WORK INSTRUCTIONS ->
Among the records below, find the lines with the word "still" and copy them.

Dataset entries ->
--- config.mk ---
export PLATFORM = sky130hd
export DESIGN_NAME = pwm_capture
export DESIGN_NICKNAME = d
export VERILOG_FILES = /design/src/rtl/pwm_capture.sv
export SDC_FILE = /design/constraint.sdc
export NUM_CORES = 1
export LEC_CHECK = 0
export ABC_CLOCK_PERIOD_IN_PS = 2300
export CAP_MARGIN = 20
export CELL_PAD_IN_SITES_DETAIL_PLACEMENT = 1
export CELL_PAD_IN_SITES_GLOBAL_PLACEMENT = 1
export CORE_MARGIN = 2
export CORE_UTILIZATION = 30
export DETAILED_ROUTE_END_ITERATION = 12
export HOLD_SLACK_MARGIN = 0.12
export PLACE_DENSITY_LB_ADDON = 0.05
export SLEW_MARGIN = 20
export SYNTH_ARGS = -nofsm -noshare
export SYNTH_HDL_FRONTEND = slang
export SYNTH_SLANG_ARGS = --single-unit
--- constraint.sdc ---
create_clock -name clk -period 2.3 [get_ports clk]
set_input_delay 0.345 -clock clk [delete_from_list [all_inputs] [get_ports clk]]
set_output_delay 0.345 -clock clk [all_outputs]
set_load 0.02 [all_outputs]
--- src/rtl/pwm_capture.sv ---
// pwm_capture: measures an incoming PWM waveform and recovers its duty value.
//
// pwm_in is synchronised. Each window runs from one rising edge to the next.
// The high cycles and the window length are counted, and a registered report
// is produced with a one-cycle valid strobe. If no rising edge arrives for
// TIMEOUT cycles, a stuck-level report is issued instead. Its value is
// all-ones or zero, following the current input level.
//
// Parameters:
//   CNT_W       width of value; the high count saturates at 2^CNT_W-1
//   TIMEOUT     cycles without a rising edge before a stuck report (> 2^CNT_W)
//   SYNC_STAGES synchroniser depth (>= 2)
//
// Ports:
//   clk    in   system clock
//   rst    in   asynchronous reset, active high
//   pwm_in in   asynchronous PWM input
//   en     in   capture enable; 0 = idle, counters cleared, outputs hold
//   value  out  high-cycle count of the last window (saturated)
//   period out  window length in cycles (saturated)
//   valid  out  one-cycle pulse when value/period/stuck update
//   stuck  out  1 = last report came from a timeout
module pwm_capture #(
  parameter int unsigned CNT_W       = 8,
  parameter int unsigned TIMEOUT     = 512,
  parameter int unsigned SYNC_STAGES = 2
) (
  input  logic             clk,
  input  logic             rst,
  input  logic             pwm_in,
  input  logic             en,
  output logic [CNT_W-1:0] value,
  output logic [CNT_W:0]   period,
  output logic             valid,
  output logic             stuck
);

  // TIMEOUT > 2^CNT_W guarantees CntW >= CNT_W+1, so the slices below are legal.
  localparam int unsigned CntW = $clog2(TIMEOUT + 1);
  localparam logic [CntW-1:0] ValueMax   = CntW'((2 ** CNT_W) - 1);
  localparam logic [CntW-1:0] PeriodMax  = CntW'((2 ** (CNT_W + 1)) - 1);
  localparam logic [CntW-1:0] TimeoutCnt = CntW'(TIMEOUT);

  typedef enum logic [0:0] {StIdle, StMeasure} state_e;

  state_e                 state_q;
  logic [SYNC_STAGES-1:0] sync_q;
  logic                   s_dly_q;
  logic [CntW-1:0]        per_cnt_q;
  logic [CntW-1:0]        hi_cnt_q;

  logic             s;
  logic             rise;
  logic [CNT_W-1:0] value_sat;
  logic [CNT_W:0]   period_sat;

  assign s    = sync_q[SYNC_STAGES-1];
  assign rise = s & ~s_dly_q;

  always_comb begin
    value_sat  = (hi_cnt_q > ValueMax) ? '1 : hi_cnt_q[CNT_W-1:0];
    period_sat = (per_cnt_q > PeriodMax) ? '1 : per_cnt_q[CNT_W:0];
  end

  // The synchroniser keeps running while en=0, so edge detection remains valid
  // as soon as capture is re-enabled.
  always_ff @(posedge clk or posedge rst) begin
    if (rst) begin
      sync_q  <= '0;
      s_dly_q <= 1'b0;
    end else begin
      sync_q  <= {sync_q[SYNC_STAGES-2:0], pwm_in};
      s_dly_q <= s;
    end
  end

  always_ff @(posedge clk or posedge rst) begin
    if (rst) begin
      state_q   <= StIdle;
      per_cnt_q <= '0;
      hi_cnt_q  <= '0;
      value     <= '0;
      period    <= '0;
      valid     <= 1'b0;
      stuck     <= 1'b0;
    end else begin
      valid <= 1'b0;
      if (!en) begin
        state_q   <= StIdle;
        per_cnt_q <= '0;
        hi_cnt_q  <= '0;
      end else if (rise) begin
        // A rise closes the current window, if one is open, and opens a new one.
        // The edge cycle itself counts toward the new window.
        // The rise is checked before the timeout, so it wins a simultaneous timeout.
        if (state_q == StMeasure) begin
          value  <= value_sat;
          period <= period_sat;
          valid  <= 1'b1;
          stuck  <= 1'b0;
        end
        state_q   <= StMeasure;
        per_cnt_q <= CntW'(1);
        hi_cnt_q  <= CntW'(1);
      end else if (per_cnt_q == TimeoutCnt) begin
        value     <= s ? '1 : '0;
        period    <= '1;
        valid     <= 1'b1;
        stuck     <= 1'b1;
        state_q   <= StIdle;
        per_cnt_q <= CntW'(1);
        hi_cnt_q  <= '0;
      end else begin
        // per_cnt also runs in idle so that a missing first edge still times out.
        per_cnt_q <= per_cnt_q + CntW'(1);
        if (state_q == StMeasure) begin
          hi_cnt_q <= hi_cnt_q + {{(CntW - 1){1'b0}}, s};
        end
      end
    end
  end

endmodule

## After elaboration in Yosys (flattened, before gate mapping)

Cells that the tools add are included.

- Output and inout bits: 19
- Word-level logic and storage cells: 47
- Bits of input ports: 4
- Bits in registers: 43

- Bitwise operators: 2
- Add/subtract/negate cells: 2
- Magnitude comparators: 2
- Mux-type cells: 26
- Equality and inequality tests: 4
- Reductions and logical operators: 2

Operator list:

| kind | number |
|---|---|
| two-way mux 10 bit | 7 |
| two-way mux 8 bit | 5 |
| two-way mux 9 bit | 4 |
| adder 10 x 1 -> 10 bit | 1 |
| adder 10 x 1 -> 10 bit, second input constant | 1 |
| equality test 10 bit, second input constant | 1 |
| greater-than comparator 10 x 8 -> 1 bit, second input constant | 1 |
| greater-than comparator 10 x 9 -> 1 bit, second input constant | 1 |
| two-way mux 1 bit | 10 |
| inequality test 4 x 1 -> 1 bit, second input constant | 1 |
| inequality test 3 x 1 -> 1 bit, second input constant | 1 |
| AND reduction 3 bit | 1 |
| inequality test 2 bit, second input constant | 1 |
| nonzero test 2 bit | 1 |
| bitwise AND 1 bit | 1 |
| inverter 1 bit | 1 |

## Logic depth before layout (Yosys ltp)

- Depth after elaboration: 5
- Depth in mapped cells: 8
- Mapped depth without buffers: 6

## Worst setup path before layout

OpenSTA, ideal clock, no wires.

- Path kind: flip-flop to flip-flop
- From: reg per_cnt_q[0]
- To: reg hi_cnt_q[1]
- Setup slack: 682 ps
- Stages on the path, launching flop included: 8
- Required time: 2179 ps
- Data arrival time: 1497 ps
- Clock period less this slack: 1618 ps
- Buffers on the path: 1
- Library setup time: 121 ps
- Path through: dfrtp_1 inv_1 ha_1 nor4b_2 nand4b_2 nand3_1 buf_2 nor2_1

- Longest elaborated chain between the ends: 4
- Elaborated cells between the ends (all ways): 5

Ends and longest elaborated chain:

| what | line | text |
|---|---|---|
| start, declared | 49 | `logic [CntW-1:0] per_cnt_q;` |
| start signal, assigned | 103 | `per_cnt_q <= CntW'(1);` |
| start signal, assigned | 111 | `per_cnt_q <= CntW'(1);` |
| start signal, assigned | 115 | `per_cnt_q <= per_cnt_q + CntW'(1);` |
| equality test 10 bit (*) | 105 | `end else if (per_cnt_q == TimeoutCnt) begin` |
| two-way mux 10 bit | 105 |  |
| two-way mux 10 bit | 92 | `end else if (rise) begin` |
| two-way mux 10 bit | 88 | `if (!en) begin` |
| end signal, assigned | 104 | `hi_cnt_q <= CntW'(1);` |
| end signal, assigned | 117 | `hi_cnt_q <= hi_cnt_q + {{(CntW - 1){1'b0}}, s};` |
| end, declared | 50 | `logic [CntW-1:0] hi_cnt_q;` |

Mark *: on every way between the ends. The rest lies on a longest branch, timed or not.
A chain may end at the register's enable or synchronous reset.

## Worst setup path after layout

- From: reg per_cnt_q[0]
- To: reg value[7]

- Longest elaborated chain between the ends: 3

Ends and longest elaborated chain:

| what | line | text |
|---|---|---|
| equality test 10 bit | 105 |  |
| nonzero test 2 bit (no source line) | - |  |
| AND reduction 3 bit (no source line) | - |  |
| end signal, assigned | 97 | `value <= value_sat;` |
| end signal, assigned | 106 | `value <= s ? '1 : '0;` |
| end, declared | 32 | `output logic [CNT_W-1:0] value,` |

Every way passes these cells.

* * *

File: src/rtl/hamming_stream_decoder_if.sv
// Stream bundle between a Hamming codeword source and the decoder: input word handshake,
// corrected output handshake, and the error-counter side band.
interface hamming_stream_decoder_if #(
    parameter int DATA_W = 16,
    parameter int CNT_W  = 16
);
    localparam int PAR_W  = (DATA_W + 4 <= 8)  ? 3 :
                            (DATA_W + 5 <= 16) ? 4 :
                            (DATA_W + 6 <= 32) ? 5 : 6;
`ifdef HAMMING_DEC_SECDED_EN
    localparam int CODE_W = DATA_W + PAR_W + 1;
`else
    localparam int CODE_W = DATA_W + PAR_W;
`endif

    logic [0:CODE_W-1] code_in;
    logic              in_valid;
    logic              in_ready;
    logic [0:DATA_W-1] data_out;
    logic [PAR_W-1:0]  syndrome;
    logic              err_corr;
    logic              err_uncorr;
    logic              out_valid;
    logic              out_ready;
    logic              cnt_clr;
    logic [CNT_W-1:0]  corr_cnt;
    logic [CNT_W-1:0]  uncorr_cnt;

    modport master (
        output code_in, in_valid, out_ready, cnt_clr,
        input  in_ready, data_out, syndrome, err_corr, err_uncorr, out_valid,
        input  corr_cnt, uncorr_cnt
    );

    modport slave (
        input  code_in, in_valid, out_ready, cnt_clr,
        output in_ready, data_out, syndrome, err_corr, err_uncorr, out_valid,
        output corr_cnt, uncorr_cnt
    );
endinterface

--

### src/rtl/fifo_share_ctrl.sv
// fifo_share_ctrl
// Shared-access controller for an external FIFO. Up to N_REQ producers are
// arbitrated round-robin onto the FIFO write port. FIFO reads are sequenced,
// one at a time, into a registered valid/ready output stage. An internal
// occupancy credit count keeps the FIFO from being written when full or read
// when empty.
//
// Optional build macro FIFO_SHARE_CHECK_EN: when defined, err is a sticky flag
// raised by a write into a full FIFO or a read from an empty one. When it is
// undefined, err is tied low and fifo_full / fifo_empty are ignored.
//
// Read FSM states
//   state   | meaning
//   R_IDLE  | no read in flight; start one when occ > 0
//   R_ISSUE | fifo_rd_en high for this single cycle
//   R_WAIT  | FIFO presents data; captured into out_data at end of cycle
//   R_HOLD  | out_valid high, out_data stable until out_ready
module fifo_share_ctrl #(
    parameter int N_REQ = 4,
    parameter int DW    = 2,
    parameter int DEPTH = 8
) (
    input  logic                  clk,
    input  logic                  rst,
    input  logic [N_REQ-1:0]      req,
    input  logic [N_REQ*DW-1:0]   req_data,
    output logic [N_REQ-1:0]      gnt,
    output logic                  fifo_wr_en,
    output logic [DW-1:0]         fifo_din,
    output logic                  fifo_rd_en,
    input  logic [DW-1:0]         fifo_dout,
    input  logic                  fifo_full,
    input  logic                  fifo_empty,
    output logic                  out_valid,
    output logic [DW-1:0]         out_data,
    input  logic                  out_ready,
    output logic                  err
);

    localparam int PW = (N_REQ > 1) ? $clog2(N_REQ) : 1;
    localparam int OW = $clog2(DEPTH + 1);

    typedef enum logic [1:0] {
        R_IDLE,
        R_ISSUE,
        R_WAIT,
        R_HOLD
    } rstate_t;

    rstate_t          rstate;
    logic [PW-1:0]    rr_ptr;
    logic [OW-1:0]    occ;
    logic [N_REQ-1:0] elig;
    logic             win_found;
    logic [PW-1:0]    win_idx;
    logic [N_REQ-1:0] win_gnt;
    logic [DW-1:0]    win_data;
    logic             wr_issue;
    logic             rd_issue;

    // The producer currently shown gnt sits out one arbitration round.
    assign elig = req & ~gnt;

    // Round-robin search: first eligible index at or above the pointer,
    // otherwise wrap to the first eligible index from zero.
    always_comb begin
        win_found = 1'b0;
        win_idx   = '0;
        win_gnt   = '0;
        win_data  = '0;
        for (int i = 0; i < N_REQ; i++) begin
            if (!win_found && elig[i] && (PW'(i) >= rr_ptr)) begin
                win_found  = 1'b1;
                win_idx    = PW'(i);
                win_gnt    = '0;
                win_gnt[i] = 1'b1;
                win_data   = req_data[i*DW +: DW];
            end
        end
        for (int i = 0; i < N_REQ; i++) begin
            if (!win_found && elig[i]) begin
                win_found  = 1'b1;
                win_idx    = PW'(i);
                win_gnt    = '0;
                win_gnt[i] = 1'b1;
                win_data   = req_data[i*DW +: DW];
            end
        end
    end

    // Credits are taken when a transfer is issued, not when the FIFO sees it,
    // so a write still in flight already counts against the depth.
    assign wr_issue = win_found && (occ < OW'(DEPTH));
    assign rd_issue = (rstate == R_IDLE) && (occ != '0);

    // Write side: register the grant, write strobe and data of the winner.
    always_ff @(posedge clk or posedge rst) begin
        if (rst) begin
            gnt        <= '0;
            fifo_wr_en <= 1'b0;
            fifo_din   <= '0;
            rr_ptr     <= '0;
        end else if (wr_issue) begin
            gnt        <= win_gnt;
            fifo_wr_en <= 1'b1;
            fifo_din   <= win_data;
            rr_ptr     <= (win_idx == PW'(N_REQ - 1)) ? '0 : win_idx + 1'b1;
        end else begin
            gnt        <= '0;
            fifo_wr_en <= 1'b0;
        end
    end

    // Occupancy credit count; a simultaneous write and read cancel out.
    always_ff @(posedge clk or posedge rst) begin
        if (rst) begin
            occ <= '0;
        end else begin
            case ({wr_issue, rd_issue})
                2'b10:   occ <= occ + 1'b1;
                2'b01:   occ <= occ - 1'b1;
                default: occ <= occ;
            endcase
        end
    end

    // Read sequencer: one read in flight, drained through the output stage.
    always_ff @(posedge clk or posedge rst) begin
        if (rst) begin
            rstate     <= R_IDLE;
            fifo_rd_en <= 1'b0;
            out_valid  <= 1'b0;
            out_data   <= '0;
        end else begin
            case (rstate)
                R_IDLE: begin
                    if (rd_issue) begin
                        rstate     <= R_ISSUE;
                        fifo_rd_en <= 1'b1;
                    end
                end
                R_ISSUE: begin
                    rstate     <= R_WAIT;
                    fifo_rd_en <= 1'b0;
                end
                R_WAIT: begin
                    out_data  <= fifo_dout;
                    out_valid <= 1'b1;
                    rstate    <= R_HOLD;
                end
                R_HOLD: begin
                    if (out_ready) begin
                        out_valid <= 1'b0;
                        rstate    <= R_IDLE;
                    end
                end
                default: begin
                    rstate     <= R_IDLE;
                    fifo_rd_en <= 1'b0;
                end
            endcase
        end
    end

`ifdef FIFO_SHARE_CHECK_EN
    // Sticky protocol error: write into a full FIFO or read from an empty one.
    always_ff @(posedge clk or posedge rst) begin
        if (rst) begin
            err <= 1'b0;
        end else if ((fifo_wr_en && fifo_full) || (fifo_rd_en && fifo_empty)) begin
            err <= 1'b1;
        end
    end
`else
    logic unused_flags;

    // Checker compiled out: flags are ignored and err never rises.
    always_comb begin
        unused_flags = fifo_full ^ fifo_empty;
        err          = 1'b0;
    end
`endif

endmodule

EXERCISE RESPONSE ->
        // per_cnt also runs in idle so that a missing first edge still times out.
    // so a write still in flight already counts against the depth.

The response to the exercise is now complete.